Reinsurance, as the name suggests, it's insurance for insurance companies. If you're an insurance
carrier in Florida or anywhere else, and you're worried that you might not have enough money in
the bank to pay all of your claims for whatever might happen, you can turn to a handful of global
giant companies. Think of Lloyds of London or Swiss Re
or Munich Re. They tend to be based in Europe or in Bermuda. And these insurance companies can get
additional coverage from those reinsurers, sort of like a rainy day fund. So if they get hit by a
big hurricane and they exceed the amount of money they have in the bank to pay out their claims,
they can turn to reinsurers and say, hey, the time has come. I bought protection from you.
Now I want you to pay these claims for me. And we should make clear, this isn't specific to Florida.
Insurers all over the world use reinsurance. What's different about Florida is the degree to which the Florida insurance market is built on this heavy reliance on reinsurers as a means of keeping down premiums from what they would otherwise be.
Got it.
Okay, so despite the fact that this is an incredibly risky place to do business if you're an insurance company, if you're someone looking to buy a home in Florida, you still can because, number one, the state of Florida created their own public insurance system,
and number two, because there's this system of reinsurance which backs up insurance companies.
That's right.
Okay, so how does it go? Does it actually work to prop up the housing market?

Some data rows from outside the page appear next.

This design comes from an exercise in tuning for small area on the open sky130 flow, not from production work. Function was checked by simulation only, so behaviour that the tests miss may differ from the original. Power is estimated from default activity; no workload was simulated.

[flow/design.v]
package sha256_pkg;
    localparam logic [255:0] IV = 256'h6a09e667_bb67ae85_3c6ef372_a54ff53a_510e527f_9b05688c_1f83d9ab_5be0cd19;
    function automatic logic [31:0] k_twohot(input logic [7:0] lo, input logic [7:0] hi);
        k_twohot[0] = (hi[0] & (lo[1] | lo[2] | lo[3] | lo[4] | lo[5] | lo[7])) |
            (hi[1] & (lo[1] | lo[3] | lo[6])) |
            (hi[2] & (lo[0] | lo[4])) |
            (hi[3] & (lo[1] | lo[3] | lo[4] | lo[5] | lo[6] | lo[7])) |
            (hi[4] & (lo[0] | lo[3] | lo[5] | lo[7])) |
            (hi[5] & (lo[0] | lo[1] | lo[3] | lo[4] | lo[6])) |
            (hi[6] & (lo[3] | lo[4] | lo[6] | lo[7])) |
            (hi[7] & (lo[1] | lo[5] | lo[6]));
        k_twohot[1] = (hi[0] & (lo[2] | lo[4])) |
            (hi[1] & (lo[2] | lo[3] | lo[5] | lo[6])) |
            (hi[2] & (lo[1] | lo[2] | lo[4] | lo[5] | lo[7])) |
            (hi[3] & (lo[0] | lo[3] | lo[4] | lo[5] | lo[7])) |
            (hi[4] & (lo[3] | lo[5] | lo[6])) |
            (hi[5] & (lo[1] | lo[3])) |
            (hi[6] & (lo[0] | lo[4] | lo[5] | lo[6] | lo[7])) |
            (hi[7] & (lo[0] | lo[1] | lo[4] | lo[5] | lo[6] | lo[7]));
        k_twohot[2] = (hi[0] & (lo[2] | lo[3] | lo[6] | lo[7])) |
            (hi[1] & (lo[2] | lo[4] | lo[5] | lo[6] | lo[7])) |
            (hi[2] & (lo[1] | lo[2] | lo[3] | lo[4] | lo[6])) |
            (hi[3] & (lo[1] | lo[3] | lo[5] | lo[7])) |
            (hi[4] & (lo[0] | lo[2] | lo[4] | lo[6] | lo[7])) |
            (hi[5] & (lo[5] | lo[6])) |
            (hi[6] & (lo[0] | lo[2] | lo[3] | lo[6])) |
            (hi[7] & (lo[0] | lo[1] | lo[2] | lo[6]));
        k_twohot[3] = (hi[0] & (lo[0] | lo[2] | lo[4])) |
            (hi[1] & (lo[0] | lo[2] | lo[5])) |
            (hi[2] & (lo[3] | lo[4] | lo[5] | lo[6] | lo[7])) |
            (hi[3] & (lo[1] | lo[2])) |
            (hi[4] & (lo[1] | lo[2] | lo[5] | lo[6])) |
            (hi[5] & (lo[1] | lo[4])) |
            (hi[6] & (lo[1] | lo[2] | lo[5] | lo[6])) |
            (hi[7] & (lo[0] | lo[1] | lo[3] | lo[4] | lo[5]));
        k_twohot[4] = (hi[0] & (lo[0] | lo[1] | lo[4] | lo[5] | lo[7])) |
            (hi[1] & (lo[0] | lo[2] | lo[4] | lo[5] | lo[7])) |
            (hi[2] & (lo[6] | lo[7])) |
            (hi[3] & (lo[0] | lo[4] | lo[6])) |
            (hi[4] & (lo[1] | lo[2] | lo[3] | lo[4] | lo[5])) |
            (hi[5] & (lo[2] | lo[4] | lo[7])) |
            (hi[6] & (lo[0] | lo[3] | lo[4] | lo[7])) |
            (hi[7] & (lo[2] | lo[4] | lo[6] | lo[7]));
        k_twohot[5] = (hi[0] & (lo[3] | lo[5] | lo[6])) |
            (hi[1] & (lo[2] | lo[4] | lo[5] | lo[6] | lo[7])) |
            (hi[2] & (lo[4] | lo[5])) |
            (hi[3] & (lo[1] | lo[4] | lo[7])) |
            (hi[4] & (lo[1] | lo[2] | lo[5] | lo[6])) |
            (hi[5] & (lo[0] | lo[2] | lo[3] | lo[5] | lo[7])) |
            (hi[6] & (lo[3] | lo[4] | lo[7])) |
            (hi[7] & (lo[0] | lo[1] | lo[4] | lo[5] | lo[6] | lo[7]));
        k_twohot[6] = (hi[0] & (lo[2] | lo[4] | lo[5] | lo[7])) |
            (hi[1] & (lo[3] | lo[4] | lo[5] | lo[7])) |
            (hi[2] & (lo[0] | lo[2] | lo[3] | lo[4] | lo[6] | lo[7])) |
            hi[3] |
            (hi[4] & (lo[2] | lo[4])) |
            (hi[5] & (lo[1] | lo[2] | lo[7])) |
            (hi[6] & (lo[2] | lo[5] | lo[6] | lo[7])) |
            (hi[7] & (lo[0] | lo[1] | lo[4] | lo[5] | lo[6] | lo[7]));
        k_twohot[7] = (hi[0] & (lo[0] | lo[1] | lo[2] | lo[3] | lo[5] | lo[6] | lo[7])) |
            (hi[1] & (lo[0] | lo[2] | lo[3] | lo[5] | lo[6])) |
            (hi[2] & (lo[0] | lo[1] | lo[2] | lo[3] | lo[5] | lo[6] | lo[7])) |
            (hi[3] & (lo[2] | lo[3] | lo[4])) |
            (hi[4] & (lo[0] | lo[2] | lo[5] | lo[7])) |
            (hi[5] & (lo[0] | lo[3] | lo[6])) |
            (hi[6] & (lo[3] | lo[4] | lo[7])) |
            (hi[7] & (lo[0] | lo[4] | lo[5] | lo[6] | lo[7]));
        k_twohot[8] = (hi[0] & (lo[0] | lo[2] | lo[3] | lo[5])) |
            (hi[1] & (lo[1] | lo[2] | lo[3] | lo[4] | lo[5] | lo[7])) |
            (hi[2] & (lo[0] | lo[1] | lo[2] | lo[3] | lo[6])) |
            (hi[3] & (lo[0] | lo[2] | lo[3] | lo[4] | lo[5] | lo[6] | lo[7])) |
            (hi[4] & (lo[1] | lo[2] | lo[3] | lo[4] | lo[6])) |
            (hi[5] & (lo[2] | lo[3] | lo[6])) |
            (hi[6] & (lo[0] | lo[2] | lo[7])) |
            (hi[7] & (lo[1] | lo[4] | lo[6]));
        k_twohot[9] = (hi[0] & (lo[0] | lo[2] | lo[3] | lo[4] | lo[6] | lo[7])) |
            (hi[1] & (lo[0] | lo[1] | lo[6])) |
            (hi[2] & (lo[1])) |
            (hi[3] & (lo[1] | lo[2] | lo[3] | lo[4] | lo[6])) |
            (hi[4] & (lo[0] | lo[4] | lo[5])) |
            (hi[5] & (lo[1] | lo[2] | lo[5])) |
            (hi[6] & (lo[2] | lo[5] | lo[6] | lo[7])) |
            (hi[7] & (lo[0] | lo[1] | lo[3] | lo[4] | lo[6]));
        k_twohot[10] = (hi[0] & (lo[0] | lo[1] | lo[7])) |
            (hi[1] & (lo[2] | lo[3] | lo[4] | lo[6])) |
            (hi[2] & (lo[1] | lo[2] | lo[4] | lo[5])) |
            (hi[3] & (lo[1] | lo[2] | lo[3])) |
            (hi[4] & (lo[2] | lo[3] | lo[7])) |
            (hi[5] & (lo[1] | lo[5] | lo[6])) |
            (hi[6] & (lo[1] | lo[2] | lo[3] | lo[4] | lo[7])) |
            (hi[7] & (lo[4] | lo[5]));
        k_twohot[11] = (hi[0] & (lo[0] | lo[2] | lo[3] | lo[7])) |
            (hi[1] & (lo[0] | lo[1] | lo[3] | lo[4])) |
            (hi[2] & (lo[0] | lo[2] | lo[4] | lo[6] | lo[7])) |
            (hi[3] & (lo[3] | lo[4] | lo[7])) |
            (hi[4] & (lo[0] | lo[2] | lo[3] | lo[5] | lo[6] | lo[7])) |
            (hi[5] & (lo[0] | lo[2] | lo[4])) |
            (hi[6] & (lo[1] | lo[3] | lo[4] | lo[5] | lo[6] | lo[7])) |
            (hi[7] & (lo[2] | lo[4] | lo[5] | lo[7]));
        k_twohot[12] = (hi[0] & (lo[2] | lo[3] | lo[5] | lo[7])) |
            (hi[1] & (lo[1] | lo[3] | lo[4] | lo[5] | lo[7])) |
            (hi[2] & (lo[2])) |
            (hi[3] & (lo[0] | lo[3] | lo[5])) |
            (hi[4] & (lo[4])) |
            (hi[5] & (lo[3] | lo[6])) |
            (hi[6] & (lo[2] | lo[3])) |
            (hi[7] & (lo[2] | lo[4] | lo[7]));
        k_twohot[13] = (hi[0] & (lo[0] | lo[2])) |
            (hi[1] & (lo[0] | lo[3] | lo[5] | lo[7])) |
            (hi[2] & (lo[0] | lo[3] | lo[4] | lo[6])) |
            (hi[3] & (lo[2] | lo[3] | lo[6] | lo[7])) |
            (hi[4] & (lo[1] | lo[2] | lo[4] | lo[7])) |
            (hi[5] & (lo[0] | lo[1] | lo[4] | lo[6] | lo[7])) |
            (hi[6] & (lo[1] | lo[2] | lo[3] | lo[5] | lo[7])) |
            (hi[7] & (lo[1] | lo[2] | lo[4] | lo[5] | lo[6] | lo[7]));
        k_twohot[14] = (hi[0] & (lo[1] | lo[2] | lo[3] | lo[4] | lo[7])) |
            (hi[1] & (lo[1] | lo[3] | lo[4] | lo[7])) |
            (hi[2] & (lo[0] | lo[1])) |
            (hi[3] & (lo[0] | lo[1] | lo[3] | lo[6])) |
            (hi[4] & (lo[2] | lo[4] | lo[6])) |
            (hi[5] & (lo[0] | lo[1] | lo[3] | lo[4])) |
            (hi[6] & (lo[0] | lo[1] | lo[2] | lo[6] | lo[7])) |
            (hi[7] & (lo[1] | lo[2] | lo[4] | lo[5] | lo[7]));
        k_twohot[15] = (hi[0] & (lo[2] | lo[3] | lo[4] | lo[6])) |
            (hi[1] & (lo[0] | lo[2] | lo[5] | lo[7])) |
            (hi[2] & (lo[2] | lo[3] | lo[5] | lo[6] | lo[7])) |
            (hi[3] & (lo[1] | lo[5])) |
            (hi[4] & (lo[6])) |
            (hi[5] & (lo[0] | lo[2] | lo[4] | lo[7])) |
            (hi[6] & (lo[0] | lo[3] | lo[5] | lo[6])) |
            (hi[7] & (lo[0] | lo[4] | lo[6]));
        k_twohot[16] = (hi[0] & (lo[1] | lo[3] | lo[5] | lo[6])) |
            (hi[1] & (lo[0] | lo[1] | lo[2] | lo[7])) |
            (hi[2] & (lo[0] | lo[2] | lo[4] | lo[7])) |
            (hi[3] & (lo[1] | lo[2] | lo[3] | lo[5] | lo[7])) |
            (hi[4] & (lo[0] | lo[1])) |
            (hi[5] & (lo[0] | lo[2] | lo[5])) |
            (hi[6] & (lo[1])) |
            (hi[7] & (lo[0] | lo[1] | lo[3] | lo[6] | lo[7]));
        k_twohot[17] = (hi[0] & (lo[0] | lo[1] | lo[4] | lo[6])) |
            (hi[1] & (lo[0] | lo[1] | lo[4] | lo[5] | lo[7])) |
            (hi[2] & (lo[0] | lo[1])) |
            (hi[3] & (lo[0] | lo[2] | lo[5] | lo[6])) |
            (hi[4] & (lo[0] | lo[1] | lo[4] | lo[5] | lo[6] | lo[7])) |
            (hi[5] & (lo[0] | lo[1] | lo[2] | lo[4] | lo[6] | lo[7])) |
            (hi[6] & (lo[1] | lo[7])) |
            (hi[7] & (lo[0] | lo[3] | lo[4]));
        k_twohot[18] = (hi[0] & (lo[1] | lo[3] | lo[4] | lo[6] | lo[7])) |
            (hi[1] & (lo[0] | lo[3] | lo[4] | lo[5] | lo[6])) |
            (hi[2] & (lo[1] | lo[3] | lo[5])) |
            (hi[3] & (lo[0] | lo[5])) |
            (hi[4] & (lo[0] | lo[2])) |
            (hi[5] & (lo[0] | lo[3] | lo[6])) |
            (hi[6] & (lo[0] | lo[1] | lo[4] | lo[6] | lo[7])) |
            (hi[7] & (lo[0] | lo[1] | lo[3] | lo[4]));
        k_twohot[19] = (hi[0] & (lo[0] | lo[6] | lo[7])) |
            (hi[1] & (lo[3] | lo[4] | lo[5] | lo[6] | lo[7])) |
            (hi[2] & (lo[0] | lo[1] | lo[3] | lo[4] | lo[7])) |
            (hi[3] & (lo[0] | lo[3] | lo[6] | lo[7])) |
            (hi[4] & (lo[1] | lo[2] | lo[3] | lo[4] | lo[5])) |
            (hi[5] & (lo[0] | lo[1] | lo[2] | lo[3] | lo[5] | lo[6] | lo[7])) |
            (hi[6] & (lo[2] | lo[4] | lo[5] | lo[6] | lo[7])) |
            (hi[7] & (lo[0] | lo[2] | lo[4] | lo[6]));
        k_twohot[20] = (hi[0] & (lo[1] | lo[3] | lo[4] | lo[5] | lo[6] | lo[7])) |
            (hi[1] & (lo[2] | lo[4] | lo[5] | lo[6] | lo[7])) |
            (hi[2] & (lo[0] | lo[1] | lo[5] | lo[6] | lo[7])) |
            (hi[3] & (lo[0] | lo[1] | lo[3])) |
            (hi[4] & (lo[0] | lo[1] | lo[3] | lo[7])) |
            (hi[5] & (lo[0] | lo[1] | lo[4] | lo[5])) |
            (hi[6] & (lo[1] | lo[3] | lo[4] | lo[5] | lo[6])) |
            (hi[7] & (lo[4] | lo[5] | lo[6] | lo[7]));
        k_twohot[21] = (hi[0] & (lo[1] | lo[3] | lo[5] | lo[6])) |
            (hi[1] & (lo[2] | lo[4])) |
            (hi[2] & (lo[1] | lo[4] | lo[5] | lo[6] | lo[7])) |
            (hi[3] & (lo[0] | lo[1] | lo[4] | lo[5] | lo[7])) |
            (hi[4] & (lo[0] | lo[2] | lo[3] | lo[5] | lo[7])) |
            (hi[5] & (lo[0] | lo[3] | lo[7])) |
            (hi[6] & (lo[0] | lo[1] | lo[3] | lo[7])) |
            (hi[7] & (lo[1] | lo[4] | lo[6] | lo[7]));
        k_twohot[22] = (hi[0] & (lo[2] | lo[4] | lo[5])) |
            (hi[1] & (lo[5] | lo[6])) |
            (hi[2] & (lo[2] | lo[4] | lo[5] | lo[7])) |
            (hi[3] & (lo[3] | lo[4] | lo[6])) |
            (hi[4] & (lo[5] | lo[6] | lo[7])) |
            (hi[5] & (lo[2] | lo[3] | lo[7])) |
            (hi[6] & (lo[2] | lo[5])) |
            (hi[7] & (lo[2] | lo[3] | lo[5] | lo[6] | lo[7]));
        k_twohot[23] = (hi[0] & (lo[0] | lo[2] | lo[3] | lo[5])) |
            (hi[1] & (lo[1] | lo[4] | lo[5] | lo[6] | lo[7])) |
            (hi[2] & (lo[0] | lo[1] | lo[2] | lo[4] | lo[6] | lo[7])) |
            (hi[3] & (lo[4] | lo[5] | lo[6])) |
            (hi[4] & (lo[0] | lo[6])) |
            (hi[5] & (lo[0] | lo[4] | lo[5])) |
            (hi[6] & (lo[0] | lo[3] | lo[5] | lo[6])) |
            (hi[7] & (lo[0] | lo[1] | lo[2] | lo[3] | lo[4] | lo[6]));
        k_twohot[24] = (hi[0] & (lo[1] | lo[2] | lo[3] | lo[4] | lo[5] | lo[7])) |
            (hi[1] & (lo[3] | lo[6] | lo[7])) |
            (hi[2] & (lo[1] | lo[2] | lo[4])) |
            (hi[3] & (lo[3] | lo[5])) |
            (hi[4] & (lo[0] | lo[2] | lo[3] | lo[4] | lo[6])) |
            (hi[5] & (lo[3] | lo[4])) |
            (hi[6] & (lo[0] | lo[2] | lo[4] | lo[6]));
        k_twohot[25] = (hi[0] & (lo[0] | lo[6] | lo[7])) |
            (hi[1] & (lo[1] | lo[4] | lo[6])) |
            (hi[2] & (lo[1] | lo[2] | lo[5] | lo[7])) |
            (hi[3] & (lo[3] | lo[4] | lo[6])) |
            (hi[4] & (lo[0] | lo[1] | lo[3] | lo[5] | lo[7])) |
            (hi[5] & (lo[0] | lo[2] | lo[3] | lo[5])) |
            (hi[6] & (lo[1] | lo[2] | lo[5] | lo[6])) |
            (hi[7] & (lo[6] | lo[7]));
        k_twohot[26] = (hi[0] & (lo[2])) |
            (hi[1] & (lo[2] | lo[3])) |
            (hi[2] & (lo[0] | lo[1] | lo[2] | lo[3] | lo[4] | lo[6] | lo[7])) |
            (hi[3] & (lo[3] | lo[4] | lo[5] | lo[6] | lo[7])) |
            (hi[4] & (lo[0] | lo[1] | lo[2] | lo[4] | lo[5])) |
            (hi[5] & (lo[3] | lo[5] | lo[6])) |
            (hi[6] & (lo[1] | lo[2] | lo[3] | lo[5])) |
            (hi[7] & (lo[0] | lo[2] | lo[3] | lo[5] | lo[6] | lo[7]));
        k_twohot[27] = (hi[0] & (lo[3] | lo[4] | lo[5] | lo[7])) |
            (hi[1] & (lo[0] | lo[6])) |
            (hi[2] & (lo[1] | lo[2] | lo[4] | lo[5] | lo[6])) |
            (hi[3] & (lo[0] | lo[1] | lo[3])) |
            (hi[4] & (lo[1] | lo[2])) |
            (hi[5] & (lo[1])) |
            (hi[6] & (lo[0] | lo[1] | lo[4] | lo[5] | lo[6] | lo[7])) |
            (hi[7] & (lo[1] | lo[3] | lo[6]));
        k_twohot[28] = (hi[0] & (lo[1] | lo[2] | lo[4] | lo[5] | lo[6])) |
            (hi[1] & (lo[0] | lo[1] | lo[3] | lo[4] | lo[6])) |
            (hi[2] & (lo[6] | lo[7])) |
            (hi[3] & (lo[0] | lo[2] | lo[3] | lo[5] | lo[7])) |
            (hi[4] & (lo[3] | lo[5] | lo[7])) |
            (hi[5] & (lo[4] | lo[5] | lo[6] | lo[7])) |
            (hi[6] & (lo[0] | lo[1] | lo[3] | lo[4] | lo[6])) |
            (hi[7] & (lo[0] | lo[1] | lo[4] | lo[6]));
        k_twohot[29] = (hi[0] & (lo[1] | lo[2] | lo[3] | lo[4] | lo[7])) |
            (hi[1] & (lo[2] | lo[4])) |
            (hi[2] & (lo[0] | lo[1] | lo[3] | lo[4] | lo[7])) |
            (hi[3] & (lo[1] | lo[2] | lo[3])) |
            (hi[4] & (lo[0] | lo[1] | lo[4] | lo[5])) |
            (hi[5] & (lo[0] | lo[1] | lo[6])) |
            (hi[6] & (lo[2] | lo[3] | lo[4] | lo[7])) |
            (hi[7] & (lo[0] | lo[1] | lo[5] | lo[6]));
        k_twohot[30] = (hi[0] & (lo[0] | lo[1] | lo[3] | lo[5])) |
            (hi[1] & (lo[0] | lo[3] | lo[4] | lo[7])) |
            (hi[2] & (lo[0] | lo[1] | lo[5] | lo[6] | lo[7])) |
            (hi[3] & (lo[4] | lo[5])) |
            (hi[4] & (lo[2] | lo[3] | lo[4] | lo[5])) |
            (hi[5] & (lo[2] | lo[3] | lo[4] | lo[5] | lo[6])) |
            (hi[6] & (lo[5] | lo[6] | lo[7])) |
            (hi[7] & (lo[0] | lo[1] | lo[7]));
        k_twohot[31] = (hi[0] & (lo[2] | lo[3] | lo[6] | lo[7])) |
            (hi[1] & (lo[0] | lo[5] | lo[6] | lo[7])) |
            (hi[2] & (lo[0] | lo[1])) |
            (hi[3] & (lo[0] | lo[1] | lo[2] | lo[3] | lo[4] | lo[5])) |
            (hi[4] & (lo[6] | lo[7])) |
            (hi[5] & (lo[0] | lo[1] | lo[2] | lo[3] | lo[4] | lo[5] | lo[6])) |
            (hi[7] & (lo[2] | lo[3] | lo[4] | lo[5] | lo[6] | lo[7]));
    endfunction
    function automatic logic [31:0] big_sigma0(input logic [31:0] x);
        big_sigma0 = {x[1:0], x[31:2]} ^ {x[12:0], x[31:13]} ^ {x[21:0], x[31:22]};
    endfunction
    function automatic logic [31:0] big_sigma1(input logic [31:0] x);
        big_sigma1 = {x[5:0], x[31:6]} ^ {x[10:0], x[31:11]} ^ {x[24:0], x[31:25]};
    endfunction
    function automatic logic [31:0] ch(input logic [31:0] x, input logic [31:0] y,
                                       input logic [31:0] z);
        ch = (x & y) | (~x & z);
    endfunction
    function automatic logic [31:0] maj(input logic [31:0] x, input logic [31:0] y,
                                        input logic [31:0] z);
        maj = (x & y) | (x & z) | (y & z);
    endfunction
    function automatic logic [63:0] csa(input logic [31:0] x, input logic [31:0] y,
                                        input logic [31:0] z);
        logic [31:0] s;
        logic [31:0] c;
        s = x ^ y ^ z;
        c = (x & y) | (x & z) | (y & z);
        csa = {s, c[30:0], 1'b0};
    endfunction
    function automatic logic [31:0] add_bk(input logic [31:0] x, input logic [31:0] y);
        logic [31:0] p;
        logic [31:0] gg;
        logic [31:0] pp;
        p  = x ^ y;
        gg = x & y;
        pp = p;
        for (int d = 1; d < 32; d = d * 2) begin
            for (int i = 2 * d - 1; i < 32; i = i + 2 * d) begin
                gg[i] = gg[i] | (pp[i] & gg[i - d]);
                pp[i] = pp[i] & pp[i - d];
            end
        end
        for (int d = 8; d >= 1; d = d / 2) begin
            for (int i = 3 * d - 1; i < 32; i = i + 2 * d) begin
                gg[i] = gg[i] | (pp[i] & gg[i - d]);
                pp[i] = pp[i] & pp[i - d];
            end
        end
        add_bk = p ^ {gg[30:0], 1'b0};
    endfunction
endpackage
module sha256_round_comb
(
    input  logic [31:0] a,
    input  logic [31:0] b,
    input  logic [31:0] c,
    input  logic [31:0] d,
    input  logic [31:0] e,
    input  logic [31:0] f,
    input  logic [31:0] g,
    input  logic [31:0] h,
    input  logic [31:0] k_t,
    input  logic [31:0] w_t,
    output logic [31:0] a_n,
    output logic [31:0] e_n
);
    logic [63:0] r1, r2, r3, re, ra1, ra2;
    assign r1  = sha256_pkg::csa(h, sha256_pkg::big_sigma1(e), sha256_pkg::ch(e, f, g));
    assign r2  = sha256_pkg::csa(r1[63:32], r1[31:0], k_t);
    assign r3  = sha256_pkg::csa(r2[63:32], r2[31:0], w_t);
    assign re  = sha256_pkg::csa(r3[63:32], r3[31:0], d);
    assign ra1 = sha256_pkg::csa(r3[63:32], r3[31:0], sha256_pkg::big_sigma0(a));
    assign ra2 = sha256_pkg::csa(ra1[63:32], ra1[31:0], sha256_pkg::maj(a, b, c));
    assign e_n = sha256_pkg::add_bk(re[63:32], re[31:0]);
    assign a_n = sha256_pkg::add_bk(ra2[63:32], ra2[31:0]);
endmodule
module sha256_add_ci
#(
    parameter int B = 11
) (
    input  logic [31:0] x,
    input  logic [31:0] y,
    output logic [31:0] s
);
    always_comb begin
        logic [31:0] s0;
        logic        c;
        logic        cb;
        logic        pp;
        cb = 1'b0;
        for (int lo = 0; lo < 32; lo = lo + B) begin
            c = 1'b0;
            for (int i = lo; i < lo + B && i < 32; i++) begin
                s0[i] = x[i] ^ y[i] ^ c;
                c     = (x[i] & y[i]) | (x[i] & c) | (y[i] & c);
            end
            pp = 1'b1;
            for (int i = lo; i < lo + B && i < 32; i++) begin
                s[i] = s0[i] ^ (cb & pp);
                pp   = pp & s0[i];
            end
            cb = c | (cb & pp);
        end
    end
endmodule
module sha256_main_round
(
    input  logic         clk,
    input  logic         reset_n,
    input  logic         msg_init,
    input  logic         w_vld,
    input  logic [5:0]   w_cnt,
    input  logic [31:0]  Wt,
    output logic         busy,
    output logic         blk_done,
    output logic         seq_err,
    output logic [255:0] digest
);
    logic         st_round;    
    logic         st_update;   
    logic [7:0]   cnt_lo;      
    logic [7:0]   cnt_hi;      
    logic         hvld;
    logic [255:0] hreg;
    logic [255:0] work;
    logic         accept;
    logic         last;
    logic [255:0] hcur;
    logic [255:0] hsum;
    logic [255:0] src;
    logic [31:0]  a_n, e_n;
    assign accept = w_vld && !msg_init && !st_update && cnt_lo[w_cnt[2:0]] && cnt_hi[w_cnt[5:3]];
    assign last   = accept && cnt_lo[7] && cnt_hi[7];
    assign hcur = hvld ? hreg : sha256_pkg::IV;
    assign src  = (st_round || st_update) ? work : hcur;
    for (genvar i = 0; i < 8; i++) begin : g_hadd
        sha256_add_ci #(.B(11)) u_add (
            .x (hcur[32*i +: 32]),
            .y (work[32*i +: 32] & {32{st_update}}),
            .s (hsum[32*i +: 32])
        );
    end
    sha256_round_comb u_round (
        .a   (src[255:224]),
        .b   (src[223:192]),
        .c   (src[191:160]),
        .d   (src[159:128]),
        .e   (src[127:96]),
        .f   (src[95:64]),
        .g   (src[63:32]),
        .h   (src[31:0]),
        .k_t (sha256_pkg::k_twohot(cnt_lo, cnt_hi)),
        .w_t (Wt),
        .a_n (a_n),
        .e_n (e_n)
    );
    always_ff @(posedge clk or negedge reset_n) begin
        if (!reset_n) begin
            st_round  <= 1'b0;
            st_update <= 1'b0;
            cnt_lo    <= 8'd1;
            cnt_hi    <= 8'd1;
            hvld      <= 1'b0;
            blk_done  <= 1'b0;
            seq_err   <= 1'b0;
        end else begin
            st_round  <= !msg_init && (st_round ? !last : accept);
            st_update <= !msg_init && last;
            blk_done  <= last;
            hvld      <= !msg_init;
            if (msg_init) begin
                cnt_lo  <= 8'd1;
                cnt_hi  <= 8'd1;
                seq_err <= 1'b0;
            end else begin
                if (accept) begin   
                    cnt_lo <= {cnt_lo[6:0], cnt_lo[7]};
                    if (cnt_lo[7]) cnt_hi <= {cnt_hi[6:0], cnt_hi[7]};
                end
                if (w_vld && !accept) seq_err <= 1'b1;
            end
        end
    end
    always_ff @(posedge clk) begin
        hreg <= hsum;
        if (accept) work <= {a_n, src[255:160], e_n, src[127:32]};
    end
    assign busy   = st_round || st_update;
    assign digest = hcur;
endmodule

So it worked. In fact, it really worked. There was explosive growth in
Florida after Andrew, especially along the coast in places like the Southwest, where we saw much
of the damage from Hurricane Ian. So lawmakers in Florida tweaked the system enough that people were
comfortable enough spending money on homes. And the result was, again, a massive boom in home building all along Florida's coast.
What they didn't realize, or seem not to have realized, was that this elaborate system that Florida these handful of global reinsurance companies, Florida made itself vulnerable to a change of heart for those companies.
It left itself open to the risk that those companies might one day say, you know what, we're not really interested in Florida either.
We also think it's too risky. Maybe we'll leave as well.
And it looks like that might be about to happen.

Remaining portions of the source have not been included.